__Problem to solve__.
Repeat the lines below exactly as written, please, from the line with "[what timing repair did]" to the line with "place,dpl hpwl,4234,um", both lines included, and no others.

__Material provided__.
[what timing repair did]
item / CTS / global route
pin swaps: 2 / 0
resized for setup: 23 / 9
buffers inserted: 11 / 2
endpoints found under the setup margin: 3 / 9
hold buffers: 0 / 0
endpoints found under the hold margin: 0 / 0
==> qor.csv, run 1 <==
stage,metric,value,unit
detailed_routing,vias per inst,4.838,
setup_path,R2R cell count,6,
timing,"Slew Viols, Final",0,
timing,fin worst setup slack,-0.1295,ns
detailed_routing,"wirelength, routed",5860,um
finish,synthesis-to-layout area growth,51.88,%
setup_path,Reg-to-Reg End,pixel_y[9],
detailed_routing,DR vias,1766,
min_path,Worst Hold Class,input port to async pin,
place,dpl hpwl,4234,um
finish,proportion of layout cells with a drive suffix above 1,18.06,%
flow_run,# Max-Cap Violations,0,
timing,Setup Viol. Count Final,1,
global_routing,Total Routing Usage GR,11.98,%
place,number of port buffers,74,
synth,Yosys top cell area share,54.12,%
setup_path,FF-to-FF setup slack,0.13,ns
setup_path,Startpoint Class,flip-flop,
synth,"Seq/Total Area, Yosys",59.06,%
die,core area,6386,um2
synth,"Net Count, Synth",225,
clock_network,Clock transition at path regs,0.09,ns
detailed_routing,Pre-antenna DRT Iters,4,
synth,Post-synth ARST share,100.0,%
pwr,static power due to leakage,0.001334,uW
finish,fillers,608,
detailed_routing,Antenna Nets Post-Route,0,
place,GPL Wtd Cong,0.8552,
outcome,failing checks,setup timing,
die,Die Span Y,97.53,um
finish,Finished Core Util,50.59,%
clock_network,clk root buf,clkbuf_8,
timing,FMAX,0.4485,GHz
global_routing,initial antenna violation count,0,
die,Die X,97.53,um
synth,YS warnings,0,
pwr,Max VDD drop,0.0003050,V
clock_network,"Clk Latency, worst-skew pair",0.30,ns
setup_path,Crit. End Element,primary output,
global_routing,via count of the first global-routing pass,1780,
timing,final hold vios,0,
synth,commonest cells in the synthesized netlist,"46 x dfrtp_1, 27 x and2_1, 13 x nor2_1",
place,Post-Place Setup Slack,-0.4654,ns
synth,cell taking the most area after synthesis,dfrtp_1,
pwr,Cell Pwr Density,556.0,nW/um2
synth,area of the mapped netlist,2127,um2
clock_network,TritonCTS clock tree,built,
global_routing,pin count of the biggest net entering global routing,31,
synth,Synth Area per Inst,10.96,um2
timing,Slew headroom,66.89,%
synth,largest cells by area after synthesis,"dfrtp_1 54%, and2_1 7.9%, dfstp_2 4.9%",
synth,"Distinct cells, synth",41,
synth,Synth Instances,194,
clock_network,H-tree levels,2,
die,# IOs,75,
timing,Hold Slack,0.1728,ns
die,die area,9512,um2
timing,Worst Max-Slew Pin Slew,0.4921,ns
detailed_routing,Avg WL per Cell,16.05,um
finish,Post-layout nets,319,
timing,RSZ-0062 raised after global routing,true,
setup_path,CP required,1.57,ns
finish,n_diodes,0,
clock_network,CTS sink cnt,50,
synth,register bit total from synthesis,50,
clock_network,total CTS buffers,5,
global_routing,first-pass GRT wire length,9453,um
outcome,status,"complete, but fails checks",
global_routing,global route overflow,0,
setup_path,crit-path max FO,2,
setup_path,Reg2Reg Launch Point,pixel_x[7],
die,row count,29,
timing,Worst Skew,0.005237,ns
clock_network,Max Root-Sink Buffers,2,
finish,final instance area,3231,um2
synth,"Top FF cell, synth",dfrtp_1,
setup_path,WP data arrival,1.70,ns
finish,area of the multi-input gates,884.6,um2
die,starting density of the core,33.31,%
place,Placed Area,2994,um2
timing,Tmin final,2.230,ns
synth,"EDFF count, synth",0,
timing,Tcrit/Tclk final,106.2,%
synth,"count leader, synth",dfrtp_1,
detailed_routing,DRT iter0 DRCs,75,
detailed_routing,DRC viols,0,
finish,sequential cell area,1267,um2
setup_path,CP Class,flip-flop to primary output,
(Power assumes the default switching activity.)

==

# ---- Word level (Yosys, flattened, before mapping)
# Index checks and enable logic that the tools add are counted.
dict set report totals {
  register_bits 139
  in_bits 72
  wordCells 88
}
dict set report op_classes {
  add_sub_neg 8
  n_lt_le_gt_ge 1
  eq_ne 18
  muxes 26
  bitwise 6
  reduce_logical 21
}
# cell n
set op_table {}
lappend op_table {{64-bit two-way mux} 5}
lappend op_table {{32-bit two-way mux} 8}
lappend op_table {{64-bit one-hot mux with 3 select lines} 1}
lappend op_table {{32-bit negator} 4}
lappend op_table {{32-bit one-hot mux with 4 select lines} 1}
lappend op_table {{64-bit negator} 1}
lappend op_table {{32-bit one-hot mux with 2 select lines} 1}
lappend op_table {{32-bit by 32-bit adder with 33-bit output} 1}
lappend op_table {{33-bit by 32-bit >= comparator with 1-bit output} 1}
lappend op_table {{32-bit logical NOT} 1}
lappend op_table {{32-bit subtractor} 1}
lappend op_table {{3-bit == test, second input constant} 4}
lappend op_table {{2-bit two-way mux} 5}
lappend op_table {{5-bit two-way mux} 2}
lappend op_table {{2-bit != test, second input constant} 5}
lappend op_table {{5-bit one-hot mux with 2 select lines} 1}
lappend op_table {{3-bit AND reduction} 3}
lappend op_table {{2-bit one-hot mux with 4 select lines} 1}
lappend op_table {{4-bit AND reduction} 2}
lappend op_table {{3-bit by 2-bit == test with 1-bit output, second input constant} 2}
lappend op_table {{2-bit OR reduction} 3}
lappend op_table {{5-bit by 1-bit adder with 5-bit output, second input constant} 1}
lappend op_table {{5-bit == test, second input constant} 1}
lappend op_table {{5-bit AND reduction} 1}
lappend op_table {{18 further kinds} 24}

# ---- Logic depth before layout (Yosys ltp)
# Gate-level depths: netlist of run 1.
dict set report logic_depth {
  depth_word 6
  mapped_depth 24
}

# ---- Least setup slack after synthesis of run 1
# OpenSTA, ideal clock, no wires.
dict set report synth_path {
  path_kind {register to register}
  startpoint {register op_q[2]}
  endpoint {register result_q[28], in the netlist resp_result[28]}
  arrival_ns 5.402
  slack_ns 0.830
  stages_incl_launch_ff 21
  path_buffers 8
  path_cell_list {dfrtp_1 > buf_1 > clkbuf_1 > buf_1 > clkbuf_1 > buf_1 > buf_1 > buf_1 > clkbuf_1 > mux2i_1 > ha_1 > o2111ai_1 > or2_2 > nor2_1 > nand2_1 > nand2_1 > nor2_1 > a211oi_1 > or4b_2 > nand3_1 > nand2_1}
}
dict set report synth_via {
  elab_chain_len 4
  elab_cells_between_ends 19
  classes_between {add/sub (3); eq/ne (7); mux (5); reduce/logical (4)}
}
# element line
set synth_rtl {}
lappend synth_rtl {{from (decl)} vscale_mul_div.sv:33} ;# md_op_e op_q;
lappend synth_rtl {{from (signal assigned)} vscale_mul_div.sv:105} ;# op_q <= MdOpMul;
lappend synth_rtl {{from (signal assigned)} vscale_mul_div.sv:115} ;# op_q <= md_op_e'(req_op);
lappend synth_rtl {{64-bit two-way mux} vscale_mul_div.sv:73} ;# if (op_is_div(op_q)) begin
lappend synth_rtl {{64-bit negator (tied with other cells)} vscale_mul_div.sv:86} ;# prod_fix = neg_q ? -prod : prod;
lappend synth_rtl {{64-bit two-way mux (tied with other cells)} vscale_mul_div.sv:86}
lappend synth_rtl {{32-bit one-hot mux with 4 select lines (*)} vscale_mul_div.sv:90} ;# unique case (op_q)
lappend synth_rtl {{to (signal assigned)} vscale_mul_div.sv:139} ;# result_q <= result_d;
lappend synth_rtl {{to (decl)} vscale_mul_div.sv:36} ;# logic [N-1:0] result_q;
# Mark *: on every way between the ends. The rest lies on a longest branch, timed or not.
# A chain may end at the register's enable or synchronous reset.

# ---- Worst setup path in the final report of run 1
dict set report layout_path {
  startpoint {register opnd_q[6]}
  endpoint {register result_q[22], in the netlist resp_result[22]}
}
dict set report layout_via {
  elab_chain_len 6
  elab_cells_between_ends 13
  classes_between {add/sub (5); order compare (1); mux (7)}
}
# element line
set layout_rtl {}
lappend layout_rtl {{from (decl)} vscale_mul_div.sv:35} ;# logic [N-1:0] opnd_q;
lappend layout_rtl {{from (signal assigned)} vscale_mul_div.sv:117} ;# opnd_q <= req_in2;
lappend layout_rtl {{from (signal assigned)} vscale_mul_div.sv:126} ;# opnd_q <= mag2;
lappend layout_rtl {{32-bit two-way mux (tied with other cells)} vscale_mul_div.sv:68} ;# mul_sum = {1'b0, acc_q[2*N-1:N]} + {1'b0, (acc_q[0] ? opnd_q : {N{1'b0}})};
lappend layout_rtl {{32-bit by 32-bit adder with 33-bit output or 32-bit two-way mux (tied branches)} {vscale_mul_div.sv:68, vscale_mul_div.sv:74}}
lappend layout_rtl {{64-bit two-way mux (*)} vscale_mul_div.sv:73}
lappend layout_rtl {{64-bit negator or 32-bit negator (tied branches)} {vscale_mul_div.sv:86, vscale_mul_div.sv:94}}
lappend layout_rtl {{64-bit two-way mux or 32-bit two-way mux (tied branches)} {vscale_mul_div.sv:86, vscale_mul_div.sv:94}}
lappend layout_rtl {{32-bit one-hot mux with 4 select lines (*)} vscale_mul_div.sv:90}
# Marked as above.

--

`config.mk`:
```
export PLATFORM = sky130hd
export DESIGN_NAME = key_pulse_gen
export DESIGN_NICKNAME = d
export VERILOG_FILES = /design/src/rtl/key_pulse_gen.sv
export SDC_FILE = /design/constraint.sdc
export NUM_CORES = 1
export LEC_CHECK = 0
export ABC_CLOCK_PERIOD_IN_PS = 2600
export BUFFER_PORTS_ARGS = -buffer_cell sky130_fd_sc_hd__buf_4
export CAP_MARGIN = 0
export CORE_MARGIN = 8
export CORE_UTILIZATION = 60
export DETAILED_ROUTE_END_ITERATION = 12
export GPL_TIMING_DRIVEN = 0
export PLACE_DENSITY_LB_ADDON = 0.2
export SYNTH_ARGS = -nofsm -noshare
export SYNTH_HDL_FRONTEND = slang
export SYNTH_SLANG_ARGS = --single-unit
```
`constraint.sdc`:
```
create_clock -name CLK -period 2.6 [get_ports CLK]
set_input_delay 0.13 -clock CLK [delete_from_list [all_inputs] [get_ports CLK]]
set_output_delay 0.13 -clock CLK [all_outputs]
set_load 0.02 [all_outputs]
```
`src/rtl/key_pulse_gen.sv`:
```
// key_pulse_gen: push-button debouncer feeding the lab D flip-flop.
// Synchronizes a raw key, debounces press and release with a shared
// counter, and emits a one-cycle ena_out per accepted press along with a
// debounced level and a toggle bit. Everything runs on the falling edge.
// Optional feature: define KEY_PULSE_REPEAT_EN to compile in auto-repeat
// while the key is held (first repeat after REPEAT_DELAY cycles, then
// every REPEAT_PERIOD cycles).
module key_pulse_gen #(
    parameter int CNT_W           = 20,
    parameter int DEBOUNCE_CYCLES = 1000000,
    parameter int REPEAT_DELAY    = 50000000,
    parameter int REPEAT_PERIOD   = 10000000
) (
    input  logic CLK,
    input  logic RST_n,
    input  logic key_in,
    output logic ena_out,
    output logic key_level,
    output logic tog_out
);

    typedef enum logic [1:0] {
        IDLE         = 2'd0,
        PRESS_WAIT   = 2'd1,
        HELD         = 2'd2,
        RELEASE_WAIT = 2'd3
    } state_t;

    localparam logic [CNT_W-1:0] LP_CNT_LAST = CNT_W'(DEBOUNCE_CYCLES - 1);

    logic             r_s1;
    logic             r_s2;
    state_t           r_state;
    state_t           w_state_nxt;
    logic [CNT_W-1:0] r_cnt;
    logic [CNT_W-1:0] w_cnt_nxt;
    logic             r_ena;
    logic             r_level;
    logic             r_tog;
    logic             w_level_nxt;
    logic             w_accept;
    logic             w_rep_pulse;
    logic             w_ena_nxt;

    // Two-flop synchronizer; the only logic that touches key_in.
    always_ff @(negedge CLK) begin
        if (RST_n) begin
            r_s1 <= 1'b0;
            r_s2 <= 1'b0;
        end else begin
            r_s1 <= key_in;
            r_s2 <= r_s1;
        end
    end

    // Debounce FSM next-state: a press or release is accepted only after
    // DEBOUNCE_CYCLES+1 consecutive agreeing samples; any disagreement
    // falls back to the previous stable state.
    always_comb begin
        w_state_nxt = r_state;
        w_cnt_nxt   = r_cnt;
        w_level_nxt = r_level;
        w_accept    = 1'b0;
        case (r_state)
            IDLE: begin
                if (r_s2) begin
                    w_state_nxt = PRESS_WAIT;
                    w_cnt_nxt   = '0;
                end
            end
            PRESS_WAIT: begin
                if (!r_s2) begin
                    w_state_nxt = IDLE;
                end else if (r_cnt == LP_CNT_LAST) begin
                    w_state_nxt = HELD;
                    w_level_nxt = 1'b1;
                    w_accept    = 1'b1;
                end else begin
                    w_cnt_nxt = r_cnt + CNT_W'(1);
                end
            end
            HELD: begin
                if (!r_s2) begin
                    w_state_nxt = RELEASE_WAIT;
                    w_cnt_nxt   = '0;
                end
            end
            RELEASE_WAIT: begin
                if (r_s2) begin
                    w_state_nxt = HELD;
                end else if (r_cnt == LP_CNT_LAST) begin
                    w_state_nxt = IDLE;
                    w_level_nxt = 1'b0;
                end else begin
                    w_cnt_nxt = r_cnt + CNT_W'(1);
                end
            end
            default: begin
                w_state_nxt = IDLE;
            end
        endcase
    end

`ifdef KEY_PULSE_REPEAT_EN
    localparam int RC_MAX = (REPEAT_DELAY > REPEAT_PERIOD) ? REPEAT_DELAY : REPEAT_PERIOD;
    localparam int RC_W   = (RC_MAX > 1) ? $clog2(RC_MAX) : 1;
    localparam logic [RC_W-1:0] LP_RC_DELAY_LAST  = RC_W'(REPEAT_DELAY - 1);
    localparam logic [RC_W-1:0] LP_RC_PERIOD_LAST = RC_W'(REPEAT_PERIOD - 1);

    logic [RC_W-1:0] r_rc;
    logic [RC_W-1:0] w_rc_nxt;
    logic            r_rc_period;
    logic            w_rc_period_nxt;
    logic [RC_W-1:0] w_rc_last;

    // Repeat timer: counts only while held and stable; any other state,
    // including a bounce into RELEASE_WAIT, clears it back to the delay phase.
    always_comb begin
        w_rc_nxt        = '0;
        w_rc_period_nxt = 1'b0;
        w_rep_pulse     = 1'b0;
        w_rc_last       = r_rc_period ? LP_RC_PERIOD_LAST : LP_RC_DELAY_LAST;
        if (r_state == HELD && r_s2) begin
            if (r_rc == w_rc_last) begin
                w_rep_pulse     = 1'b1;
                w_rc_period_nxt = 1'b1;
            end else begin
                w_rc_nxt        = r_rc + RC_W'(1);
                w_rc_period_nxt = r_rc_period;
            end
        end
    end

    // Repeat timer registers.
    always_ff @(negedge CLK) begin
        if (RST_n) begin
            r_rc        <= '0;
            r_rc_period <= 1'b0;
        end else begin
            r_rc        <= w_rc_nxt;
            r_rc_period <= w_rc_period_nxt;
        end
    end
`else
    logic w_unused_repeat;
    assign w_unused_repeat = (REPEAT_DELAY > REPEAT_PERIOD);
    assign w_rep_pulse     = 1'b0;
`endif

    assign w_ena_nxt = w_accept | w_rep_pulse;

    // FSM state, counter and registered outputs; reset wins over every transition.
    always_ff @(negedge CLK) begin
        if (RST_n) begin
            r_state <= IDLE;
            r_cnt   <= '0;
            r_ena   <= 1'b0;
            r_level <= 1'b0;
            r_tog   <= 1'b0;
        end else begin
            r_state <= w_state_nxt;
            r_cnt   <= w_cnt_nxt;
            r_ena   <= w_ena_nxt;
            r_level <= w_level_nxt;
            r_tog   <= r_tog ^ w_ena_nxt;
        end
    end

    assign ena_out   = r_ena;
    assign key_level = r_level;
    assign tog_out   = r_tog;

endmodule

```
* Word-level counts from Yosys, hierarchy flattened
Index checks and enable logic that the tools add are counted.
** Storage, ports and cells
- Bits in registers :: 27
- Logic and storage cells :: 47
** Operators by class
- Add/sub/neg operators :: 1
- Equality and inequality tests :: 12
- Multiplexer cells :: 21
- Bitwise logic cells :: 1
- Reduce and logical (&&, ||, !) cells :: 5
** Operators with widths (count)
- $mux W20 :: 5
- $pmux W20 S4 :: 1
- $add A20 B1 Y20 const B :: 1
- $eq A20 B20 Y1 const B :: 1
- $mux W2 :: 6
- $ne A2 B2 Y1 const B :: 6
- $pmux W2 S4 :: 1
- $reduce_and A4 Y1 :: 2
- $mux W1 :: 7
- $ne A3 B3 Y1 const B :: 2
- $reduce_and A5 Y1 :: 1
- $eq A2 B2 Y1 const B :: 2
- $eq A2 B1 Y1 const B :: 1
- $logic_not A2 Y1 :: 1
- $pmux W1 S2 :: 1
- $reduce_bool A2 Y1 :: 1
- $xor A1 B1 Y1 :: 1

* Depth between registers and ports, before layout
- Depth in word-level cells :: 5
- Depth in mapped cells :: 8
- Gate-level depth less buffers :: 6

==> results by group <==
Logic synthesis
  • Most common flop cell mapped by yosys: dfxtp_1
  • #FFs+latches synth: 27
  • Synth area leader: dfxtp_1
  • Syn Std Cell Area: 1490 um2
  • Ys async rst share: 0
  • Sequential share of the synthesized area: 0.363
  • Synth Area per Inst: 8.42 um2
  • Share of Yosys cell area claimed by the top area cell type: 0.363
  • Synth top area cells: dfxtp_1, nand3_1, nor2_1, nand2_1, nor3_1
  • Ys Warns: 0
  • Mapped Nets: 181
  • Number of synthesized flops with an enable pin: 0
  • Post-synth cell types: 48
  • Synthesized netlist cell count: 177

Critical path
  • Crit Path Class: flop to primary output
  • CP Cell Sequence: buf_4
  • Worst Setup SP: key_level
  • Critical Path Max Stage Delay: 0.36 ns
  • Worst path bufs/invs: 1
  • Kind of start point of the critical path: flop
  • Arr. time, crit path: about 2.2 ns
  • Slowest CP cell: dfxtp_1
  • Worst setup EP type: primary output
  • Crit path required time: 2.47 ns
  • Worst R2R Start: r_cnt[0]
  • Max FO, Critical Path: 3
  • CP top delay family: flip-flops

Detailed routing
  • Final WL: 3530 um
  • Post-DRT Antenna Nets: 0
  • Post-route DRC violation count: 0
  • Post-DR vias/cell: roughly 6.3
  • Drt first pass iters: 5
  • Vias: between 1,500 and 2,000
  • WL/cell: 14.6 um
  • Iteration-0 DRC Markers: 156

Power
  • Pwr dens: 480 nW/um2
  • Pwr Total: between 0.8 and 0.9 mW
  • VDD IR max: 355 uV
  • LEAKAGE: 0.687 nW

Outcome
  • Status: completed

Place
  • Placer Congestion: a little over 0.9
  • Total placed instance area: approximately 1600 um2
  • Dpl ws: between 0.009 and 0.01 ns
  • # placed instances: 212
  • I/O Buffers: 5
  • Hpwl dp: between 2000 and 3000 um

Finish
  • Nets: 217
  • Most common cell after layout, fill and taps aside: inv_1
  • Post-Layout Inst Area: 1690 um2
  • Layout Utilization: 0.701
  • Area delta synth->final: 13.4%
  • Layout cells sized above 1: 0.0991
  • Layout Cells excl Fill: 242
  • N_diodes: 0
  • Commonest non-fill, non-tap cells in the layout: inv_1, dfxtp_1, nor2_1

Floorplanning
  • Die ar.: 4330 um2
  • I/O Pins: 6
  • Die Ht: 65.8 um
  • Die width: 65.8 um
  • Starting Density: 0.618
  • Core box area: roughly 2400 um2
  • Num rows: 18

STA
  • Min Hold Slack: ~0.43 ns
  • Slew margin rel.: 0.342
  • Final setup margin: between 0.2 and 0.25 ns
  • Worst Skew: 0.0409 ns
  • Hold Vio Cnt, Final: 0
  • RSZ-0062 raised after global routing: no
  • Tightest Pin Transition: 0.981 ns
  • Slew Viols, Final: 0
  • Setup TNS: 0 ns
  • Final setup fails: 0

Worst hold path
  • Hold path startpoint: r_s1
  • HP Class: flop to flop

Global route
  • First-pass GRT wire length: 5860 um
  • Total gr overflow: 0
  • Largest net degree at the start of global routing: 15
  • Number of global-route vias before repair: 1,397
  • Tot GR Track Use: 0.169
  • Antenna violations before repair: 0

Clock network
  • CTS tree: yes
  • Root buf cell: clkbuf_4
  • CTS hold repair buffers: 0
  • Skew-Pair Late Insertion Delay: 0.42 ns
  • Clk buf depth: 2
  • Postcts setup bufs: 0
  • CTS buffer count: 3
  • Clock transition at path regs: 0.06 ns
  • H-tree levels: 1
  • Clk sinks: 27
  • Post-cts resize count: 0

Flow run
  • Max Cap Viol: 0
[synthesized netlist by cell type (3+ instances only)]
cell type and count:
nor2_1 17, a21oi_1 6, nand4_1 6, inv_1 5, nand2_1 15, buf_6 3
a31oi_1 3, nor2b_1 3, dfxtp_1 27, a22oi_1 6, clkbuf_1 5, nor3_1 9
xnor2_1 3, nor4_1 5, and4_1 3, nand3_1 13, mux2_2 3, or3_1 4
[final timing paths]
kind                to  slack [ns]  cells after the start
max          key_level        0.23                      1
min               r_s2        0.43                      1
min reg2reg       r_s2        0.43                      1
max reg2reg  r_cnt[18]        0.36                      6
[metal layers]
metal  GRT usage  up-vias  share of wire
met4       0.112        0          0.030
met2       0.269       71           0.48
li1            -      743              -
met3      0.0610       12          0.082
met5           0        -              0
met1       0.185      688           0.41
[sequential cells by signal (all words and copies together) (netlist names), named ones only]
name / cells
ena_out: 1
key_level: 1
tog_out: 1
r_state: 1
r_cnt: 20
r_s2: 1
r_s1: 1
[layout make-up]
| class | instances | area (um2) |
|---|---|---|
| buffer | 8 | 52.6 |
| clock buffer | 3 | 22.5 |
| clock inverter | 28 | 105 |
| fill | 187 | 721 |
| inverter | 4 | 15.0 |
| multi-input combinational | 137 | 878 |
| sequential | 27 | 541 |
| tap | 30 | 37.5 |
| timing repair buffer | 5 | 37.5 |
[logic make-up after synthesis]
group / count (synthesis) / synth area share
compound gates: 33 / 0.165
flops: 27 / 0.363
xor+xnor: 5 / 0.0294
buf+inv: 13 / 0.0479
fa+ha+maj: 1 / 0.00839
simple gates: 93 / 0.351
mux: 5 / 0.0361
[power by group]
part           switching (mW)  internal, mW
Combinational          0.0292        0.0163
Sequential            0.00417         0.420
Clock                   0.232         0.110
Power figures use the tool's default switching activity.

__Answer for this exercise__.
[what timing repair did]
item / CTS / global route
pin swaps: 2 / 0
resized for setup: 23 / 9
buffers inserted: 11 / 2
endpoints found under the setup margin: 3 / 9
hold buffers: 0 / 0
endpoints found under the hold margin: 0 / 0
==> qor.csv, run 1 <==
stage,metric,value,unit
detailed_routing,vias per inst,4.838,
setup_path,R2R cell count,6,
timing,"Slew Viols, Final",0,
timing,fin worst setup slack,-0.1295,ns
detailed_routing,"wirelength, routed",5860,um
finish,synthesis-to-layout area growth,51.88,%
setup_path,Reg-to-Reg End,pixel_y[9],
detailed_routing,DR vias,1766,
min_path,Worst Hold Class,input port to async pin,
place,dpl hpwl,4234,um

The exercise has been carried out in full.